A note on concurrency is in order here. A computation consisting of steps takes time—time in which a procedure might modify external state, and pull in external state at various points. We have already said that our counter or database might have been modified in the meanwhile. While we can account for different ways in which such state might have been modified which affect us, we can’t model any possible interdependence between us writing state and how that possibly might affect state we read in a subsequent execution step. Were we to do that, we would immediately extend the scope of the system under test and construction to the external systems and processes concurrently affecting our state—which is a boundless endeavour. Our earlier definition of a system as the biggest module we have full control over was precisely about that.
Therefore we need to disregard any relationship between our writing and reading and treat everything inbetween as a non-deterministic black box. We limit our interest in what external state we write (if it is not returned as a result) and what external state we ask for (if it is not passed in as an argument). The writing to external state can be modelled in the function context by returning instructions to write that state, instead of actually performing writes.

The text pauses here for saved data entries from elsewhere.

===== config.mk =====
export PLATFORM = sky130hd
export DESIGN_NAME = rx_deliver_ctrl
export DESIGN_NICKNAME = d
export VERILOG_FILES = /design/src/common/eth_frame_pkg.sv /design/src/rx_mac/rx_deliver_ctrl.sv
export SDC_FILE = /design/constraint.sdc
export NUM_CORES = 1
export LEC_CHECK = 0
export ABC_AREA = 1
export BUFFER_PORTS_ARGS = -buffer_cell sky130_fd_sc_hd__buf_2
export CELL_PAD_IN_SITES_DETAIL_PLACEMENT = 1
export CELL_PAD_IN_SITES_GLOBAL_PLACEMENT = 1
export CORE_MARGIN = 1
export CORE_UTILIZATION = 32
export CTS_CLUSTER_SIZE = 28
export DETAILED_ROUTE_END_ITERATION = 8
export PLACE_DENSITY_LB_ADDON = 0.25
export SYNTH_ARGS = -nofsm -noshare
export SYNTH_HDL_FRONTEND = slang
export SYNTH_SLANG_ARGS = --single-unit

===== constraint.sdc =====
create_clock -name RxClk -period 1.6 [get_ports RxClk]
set_input_delay 0.08 -clock RxClk [delete_from_list [all_inputs] [get_ports RxClk]]
set_output_delay 0.08 -clock RxClk [all_outputs]
set_load 0.005 [all_outputs]

===== src/common/eth_frame_pkg.sv =====
// Ethernet receive frame definitions
// Byte and word widths, frame limits, buffer sizing and controller states
package eth_frame_pkg;

    // ------------------------------------------------------------------
    // Data path widths
    // ------------------------------------------------------------------
    localparam int ETH_BYTE_W = 8;             // GMII byte
    localparam int ETH_WORD_W = 16;            // Delivered word, two bytes
    localparam int ETH_LEN_W  = 12;            // Frame byte count

    // ------------------------------------------------------------------
    // Frame format
    // ------------------------------------------------------------------
    localparam logic [ETH_BYTE_W-1:0] ETH_PREAMBLE_BYTE = 8'h55;
    localparam logic [ETH_BYTE_W-1:0] ETH_SFD_BYTE      = 8'hD5;
    localparam int ETH_PREAMBLE_LEN = 7;       // 0x55 bytes ahead of the SFD

    // Longest accepted frame, FCS included
    localparam logic [ETH_LEN_W-1:0] ETH_MAX_FRAME_BYTES = 12'd1518;

    // ------------------------------------------------------------------
    // Buffer sizing and flow control
    // ------------------------------------------------------------------
    localparam int WORD_BUF_DEPTH = 2048;      // 4 KB of frame data
    localparam int WORD_ADDR_W    = $clog2(WORD_BUF_DEPTH);
    localparam int STATUS_DEPTH   = 8;         // Frames waiting for the controller
    localparam int STATUS_ADDR_W  = $clog2(STATUS_DEPTH);

    localparam int CREDIT_W = 3;
    localparam logic [CREDIT_W-1:0] CREDIT_MAX = 3'd4;   // Consumer slots after reset

    // Delivery controller states
    typedef enum logic [1:0] {
        IDLE,       // Waiting for a status record
        DELIVER,    // Sending a good frame to the consumer
        FLUSH       // Discarding the words of a bad frame
    } deliver_state_t;

endpackage

===== src/rx_mac/rx_deliver_ctrl.sv =====
// Receive delivery controller
// Pops frame status, sends good frames word by word under consumer
// credit and flushes the words of bad frames from the buffer
`timescale 1ns/1ps

module rx_deliver_ctrl (
    input  logic                                 RxClk,
    input  logic                                 rst_n,
    input  logic                                 status_empty,
    input  logic                                 head_bad,
    input  logic                                 credit_return,
    input  logic [eth_frame_pkg::ETH_LEN_W-1:0]  head_len,
    input  logic [eth_frame_pkg::ETH_WORD_W-1:0] buf_word,
    output logic                                 status_pop,
    output logic                                 word_pop,
    output logic                                 word_valid,
    output logic                                 word_last,
    output logic                                 frame_dropped,
    output logic [eth_frame_pkg::ETH_WORD_W-1:0] word_data,
    output logic [eth_frame_pkg::ETH_LEN_W-1:0]  frame_bytes
);
    import eth_frame_pkg::*;

    deliver_state_t       state;
    logic [CREDIT_W-1:0]  credits;        // Free consumer slots
    logic [CREDIT_W-1:0]  credits_nxt;
    logic [ETH_LEN_W-1:0] words_left;     // Words still to send or drop
    logic [ETH_LEN_W:0]   len_round;      // Byte count plus one, no overflow

    assign len_round  = {1'b0, head_len} + 1'b1;

    // ------------------------------------------------------------------
    // Outputs
    // ------------------------------------------------------------------
    assign status_pop = (state == IDLE) && !status_empty;
    assign word_valid = (state == DELIVER) && (credits != '0);  // Hold while out of credit
    assign word_last  = word_valid && (words_left == 1);
    assign word_data  = buf_word;
    assign word_pop   = word_valid || ((state == FLUSH) && (words_left != '0));

    // ------------------------------------------------------------------
    // Credit counter
    // ------------------------------------------------------------------
    always_comb begin
        credits_nxt = credits;
        if (word_valid && !credit_return) begin
            credits_nxt = credits - 1'b1;
        end else if (!word_valid && credit_return && (credits != CREDIT_MAX)) begin
            credits_nxt = credits + 1'b1;       // Clamp at the reset value
        end
    end

    // ------------------------------------------------------------------
    // FSM
    // ------------------------------------------------------------------
    always_ff @(posedge RxClk) begin
        if (!rst_n) begin
            state         <= IDLE;
            credits       <= CREDIT_MAX;
            words_left    <= '0;
            frame_dropped <= 1'b0;
        end else begin
            credits       <= credits_nxt;
            frame_dropped <= 1'b0;
            case (state)
                IDLE: begin
                    if (!status_empty) begin
                        words_left <= len_round[ETH_LEN_W:1];   // Bytes / 2 rounded up
                        // Empty frames have nothing to deliver and count as dropped
                        if (head_bad || (head_len == '0)) begin
                            state         <= FLUSH;
                            frame_dropped <= 1'b1;   // High in the first FLUSH cycle
                        end else begin
                            state <= DELIVER;
                        end
                    end
                end
                DELIVER: begin
                    if (word_valid) begin
                        words_left <= words_left - 1'b1;
                        if (word_last) begin
                            state <= IDLE;
                        end
                    end
                end
                FLUSH: begin
                    if (words_left != '0) begin
                        words_left <= words_left - 1'b1;
                    end
                    if (words_left <= 1) begin
                        state <= IDLE;
                    end
                end
                default: state <= IDLE;
            endcase
        end
    end

    // Length of the frame in flight, presented with word_last
    always_ff @(posedge RxClk) begin
        if (status_pop) begin
            frame_bytes <= head_len;
        end
    end

endmodule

The pulling in of external state can be modelled as additional argument parts of the single argument in the form: “when asked the first time for x, return 1, when asked the second time for x, return 3, etc.”[2]
In the ‘Functional Programming’ paradigm, great emphasis is placed on dealing with functions wherever we can and composing bigger functions from smaller functions. Dealing with functions takes concurrent modifications out of the picture. They are easily testable and easily understandable. In general, it has been pointed out that good testability reflects good architecture. This is certainly true. It also makes everyone’s life easier if what we earlier called “what we are interested in” is explicitly captured in a (pure) function’s parameter signature, in contrast of procedures which “reach out” into the world external to them. It is simply easier to understand[3], therefore easier to construct and test.
That said, dealing with state in functional requirements tests is nothing we can avoid. Nothing changes the fact that at some point we need to apply our conversion trick when we test something smaller than a computer and something bigger than simple functions[4]—which we need to do when we want to test side effects, which is when we do functional requirements testing of meaningfully large chunks of the systems we construct.
In conclusion, as far as functional requirements are concerned, our only means to verify whether those are met consists in testing functions. Therefore, when a system under test is a procedure, we need to arrange for it to behave like a function.
Footnotes
This isn’t overly complicated, but it’s important enough that I want to credit Programming in Haskell (second edition) by Graham Hutton, which really drove the point home for me. See the opening of Chapter 10 in particular.
We can formulate this as data, for example
{:when f-called :return [1 3]}.We say that pure functions allow for ‘local reasoning’, which keeps the cognitive load light.
Better said, the biggest functions we manage to construct before we necessarily need to incorporate side effects. See ‘functional core, imperative shell’ pattern.